The GDPR cookies module for Backdrop CMS contains an insufficient escaping bug that allows a malicious value entered into the optional "Info content" field of the YouTube service to be rendered without sanitization, leading to a cross‑site scripting flaw. An attacker must be able to create or edit a GDPR Cookies Service in order to supply the hazardous content, and the site must have a configured YouTube service for cookie handling. When these conditions are satisfied, arbitrary script can execute in the browser of any visitor who views a page that includes the affected service, potentially enabling session hijacking, data theft, or other client‑side attacks.

BackdropCMS installations that include the GDPR cookies module at any version preceding 1.x‑1.3.5 and that have a YouTube service configured for cookie handling are susceptible. Sites using the module version 1.x‑1.3.5 or later, or sites that have not enabled a YouTube service, are not impacted.

The CVSS score of 1.8 indicates low severity, and the vulnerability is not listed in the CISA KEV catalog.

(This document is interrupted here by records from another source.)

===== flow/constraint.sdc =====
current_design flopenr

set clk_period 1.0
set clk_io_pct 0.2

create_clock -name clk0 -period $clk_period [get_ports {clk}]

set non_clock_inputs [all_inputs -no_clocks]
set_input_delay [expr $clk_period * $clk_io_pct] -clock clk0 $non_clock_inputs
set_output_delay [expr $clk_period * $clk_io_pct] -clock clk0 [all_outputs]

===== flow/config.mk =====
export PLATFORM = sky130hd
export DESIGN_NAME = flopenr
export DESIGN_NICKNAME = flopenr
export VERILOG_FILES = /design/flow/design.v
export SDC_FILE = /design/flow/constraint.sdc
export NUM_CORES = 4
export LEC_CHECK = 1
export CORE_AREA = 10 10 70 70
export DIE_AREA = 0 0 80 80

===== flow/design.v =====
`timescale 1ns / 1ps
module flopenr #(parameter width = 8)(
	input wire clk,
	input wire rst,
	input wire en,
	input wire [width-1:0] d,
	output reg [width-1:0] q
    );
	always @ (posedge clk)
	begin
		if (rst)
			q <= 0;
		else if (en)
			q <= d;
	end
endmodule

===== flow/run.sh =====
#!/bin/bash
# OpenROAD 26Q1-2900-gdf79404cd8, Yosys 0.63+post, stock flow scripts
make -C /OpenROAD-flow-scripts/flow DESIGN_CONFIG=/design/flow/config.mk WORK_HOME=/design/flow/orfs finish

==> impl_table.tex <==
% Table of physical implementation metrics
\begin{tabular}{lr}
\hline
Metric & Value \\
\hline
\multicolumn{2}{l}{\textbf{Synthesis}} \\
\quad Synth area leader & dfxtp\_1 \\
\quad \# Cells Yosys & 26 \\
\quad Number of distinct standard cells referenced by the synthesized netlist & 5 \\
\quad Top cells by area, synth & dfxtp\_1, mux2i\_1, nor2\_1 \\
\quad Number of synthesized register bits & 8 \\
\quad Summed instance area of the synthesized netlist & between 200 and 300 um2 \\
\quad Number of instances in the synthesized netlist & 26 \\
\quad Number of synthesis warnings & 1 \\
\quad Chip area estimate from yosys synthesis & $\sim$290 um2 \\
\quad Area share of the leading cell type in the synthesized netlist & 56.1\% \\
\quad Post-Synthesis Mean Instance Area & 11.0 um2 \\
\quad Register area share after synthesis & 56.1\% \\
\multicolumn{2}{l}{\textbf{Finish}} \\
\quad FF+latch area & 170 um2 \\
\quad Number of flip-flops in the largest register & 8 \\
\quad Area grow syn2layout & 101\% \\
\quad Most frequent logic cell in the layout & clkdlybuf4s50\_1 \\
\quad Filler Cell Count & 383 \\
\quad Share of the core filled with cells in the final layout & 16.8\% \\
\quad Most numerous logic cells after layout & clkdlybuf4s50\_1, nor2\_1, clkdlybuf4s15\_1, dfxtp\_2, mux2i\_1 \\
\quad Layout cell share with drive strength beyond 1 & 29.8\% \\
\quad Area of combinational cells with multiple inputs & 114 um2 \\
\quad Register with the highest flop count & q \\
\quad Largest regs & q (8) \\
\multicolumn{2}{l}{\textbf{Flow run}} \\
\quad Reported max-cap violation count & 0 \\
\quad Number of warnings in the stage logs & 25 \\
\multicolumn{2}{l}{\textbf{Drt}} \\
\quad Number of vias after detailed routing & approximately 250 \\
\quad DRC violation total after the first TritonRoute iteration & 8 \\
\quad Number of antenna-violating nets in the routed design & 0 \\
\quad DR WL/cell & 9.39 um \\
\quad Antenna diodes & 0 \\
\quad DRC violation count after routing & 0 \\
\quad Via density per instance & 2.68 \\
\quad Wirelength, routed & 873 um \\
\quad Drt pass-1 iters & 2 \\
\multicolumn{2}{l}{\textbf{Critical path}} \\
\quad Worst Path Buf+Inv & 1 \\
\quad Cells traversed along the worst timing path & clkdlybuf4s15\_1 \\
\quad Worst path slowest cell & dfxtp\_2 \\
\quad Family with the most delay on the worst path & flip-flops \\
\quad Signal arrival time at the worst endpoint & 0.74 ns \\
\quad Biggest cell delay along the critical path & 0.33 ns \\
\quad Largest fanout of any net on the critical path & 2 \\
\quad CP required & 0.80 ns \\
\quad Crit Path Class & flop to output pin \\
\quad Critical Path Source Type & flop \\
\quad Endpoint class of the critical path & output pin \\
\multicolumn{2}{l}{\textbf{Place}} \\
\quad Global placement routability congestion & 0.664 \\
\quad Input/output buffers & 18 \\
\multicolumn{2}{l}{\textbf{STA}} \\
\quad RSZ-0062 raised after global routing & false \\
\quad Final critical-path share of the clock period & approximately 94\% \\
\quad Setup violation total in the final timing report & 0 \\
\quad Largest clock skew in the final design & 0 ns \\
\quad Max-slew violation count & 0 \\
\quad Max Fclk & 1070 MHz \\
\quad Hold violation total from the final report & 0 \\
\quad Clock period minus final worst setup slack & between 0.9 and 1 ns \\
\quad Slew headroom & between 70\% and 80\% \\
\quad Measured slew at the worst slew-check pin & about 0.31 ns \\
\quad Min Hold Slack & 0.418 ns \\
\multicolumn{2}{l}{\textbf{Floorplanning}} \\
\quad Chip height & about 80 um \\
\quad Row count & 21 \\
\quad Area of the core region & 3420 um2 \\
\quad Full die area & between 6000 and 7000 um2 \\
\quad Horizontal die size & roughly 80 um \\
\quad Fp\_density & under 10\% \\
\quad Top-level port count & 19 \\
\multicolumn{2}{l}{\textbf{Run status}} \\
\quad Status & finished clean \\
\multicolumn{2}{l}{\textbf{GRT}} \\
\quad Vias in the first global route & 298 \\
\quad Congestion Overflow GR & 0 \\
\quad Number of antenna violations at the first check in global routing & 0 \\
\quad GRT Resource Usage Total & around 2.6\% \\
\quad Pin count of the biggest net entering global routing & 9 \\
\quad First-pass GRT wire length & roughly 1300 um \\
\multicolumn{2}{l}{\textbf{Clocking}} \\
\quad TritonCTS clock tree & yes \\
\quad Post-CTS Hold Fix Bufs & 0 \\
\quad Root buffer cell & clkbuf\_4 \\
\quad Total CTS buffers & 3 \\
\quad Clock-pin slew reported for the worst setup and hold paths after clock tree synthesis & 0.05 ns \\
\quad Clock insertion delay at the later pin of the skew report & 0.24 ns \\
\quad Maximum level of the CTS H-tree & 1 \\
\quad CTS Buffer Depth & 2 \\
\quad Number of clock sinks & 8 \\
\multicolumn{2}{l}{\textbf{Pwr}} \\
\quad Peak supply drop & 0.000236 V \\
\quad Leakage power of the design & 0.242 nW \\
\quad Power per standard cell area & 1210 nW/um2 \\
\multicolumn{2}{l}{\textbf{Min path}} \\
\quad Class of the tightest hold or removal check & input pin to flop \\
\hline
\end{tabular}
[final timing paths]
path,endpoint,slack [ns],cells past startpoint,from
worst max-delay path,q[1],0.06,1,q[1]
worst min-delay path,q[5],0.42,4,en
worst max register to register,q[0],0.24,3,q[0]
worst min register to register,q[5],0.48,2,q[5]
[synthesized netlist by cell type]
cell type  instances
nor2_1             8
mux2i_1            8
buf_6              1
dfxtp_1            8
buf_1              1
[timing repair]
| action | CTS | global route |
|---|---|---|
| gates resized | 22 | 4 |
| setup endpoints to repair | 8 | 7 |
| gates cloned | 0 | 0 |
| setup buffers | 0 | 1 |
| pin swaps | 0 | 0 |
[report_power, final]
group	switching [mW]	leakage [nW]	internal, mW
clock	0.0896	0.0138	0.136
sequential	0.00980	0.0689	0.343
combinational	0.0343	0.159	0.0851
[cell type report]
| type | instances | area share [%] |
|---|---|---|
| clock buffers | 3 | 3.92 |
| multi-input cells | 16 | 19.8 |
| flip-flops and latches | 8 | 29.6 |
| well taps | 46 | 10.0 |
| repair buffers | 20 | 36.6 |
[through the flow]
step	setup TNS, ns	cell area, um2	power, mW	instances	worst slack [ns]
2_1_floorplan	0	285	0.389	26	0.342
3_3_place_gp	-1.61	528	0.477	89	-0.205
3_5_place_dp	-1.70	528	0.479	89	-0.224
4_1_cts	0	558	0.708	92	0.000112
5_1_grt	0	574	0.742	93	0.00967
6_report	0	574	0.697	93	0.0640
[metal layers]
layer  share of wire [%]  vias up  track usage [%]
met3                 5.8        2             1.25
met2                  65        2             5.54
li1                    -      127                -
met4                0.57        0            0.704
met1                  28      118             1.87
met5                   0        -                0
[cell families after synthesis]
| family | count (synthesis) | share of synthesized area (%) |
|---|---|---|
| flip-flops | 8 | 56.1 |
| buffers and inverters | 2 | 5.26 |
| multiplexers | 8 | 28.1 |
| AND/OR/NAND/NOR | 8 | 10.5 |
Power figures rest on the tool's default switching activity, not on a simulated workload.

Because an attacker must possess the "Create a GDPR Cookies Service" or "Edit any GDPR Cookies Service" permission—normally a privileged role—exploitation requires a prior compromise of administrative capabilities on the site. With these prerequisites the likelihood of widespread exploitation is limited, though any attacker who gains the necessary permissions can compromise all visitors to the affected pages.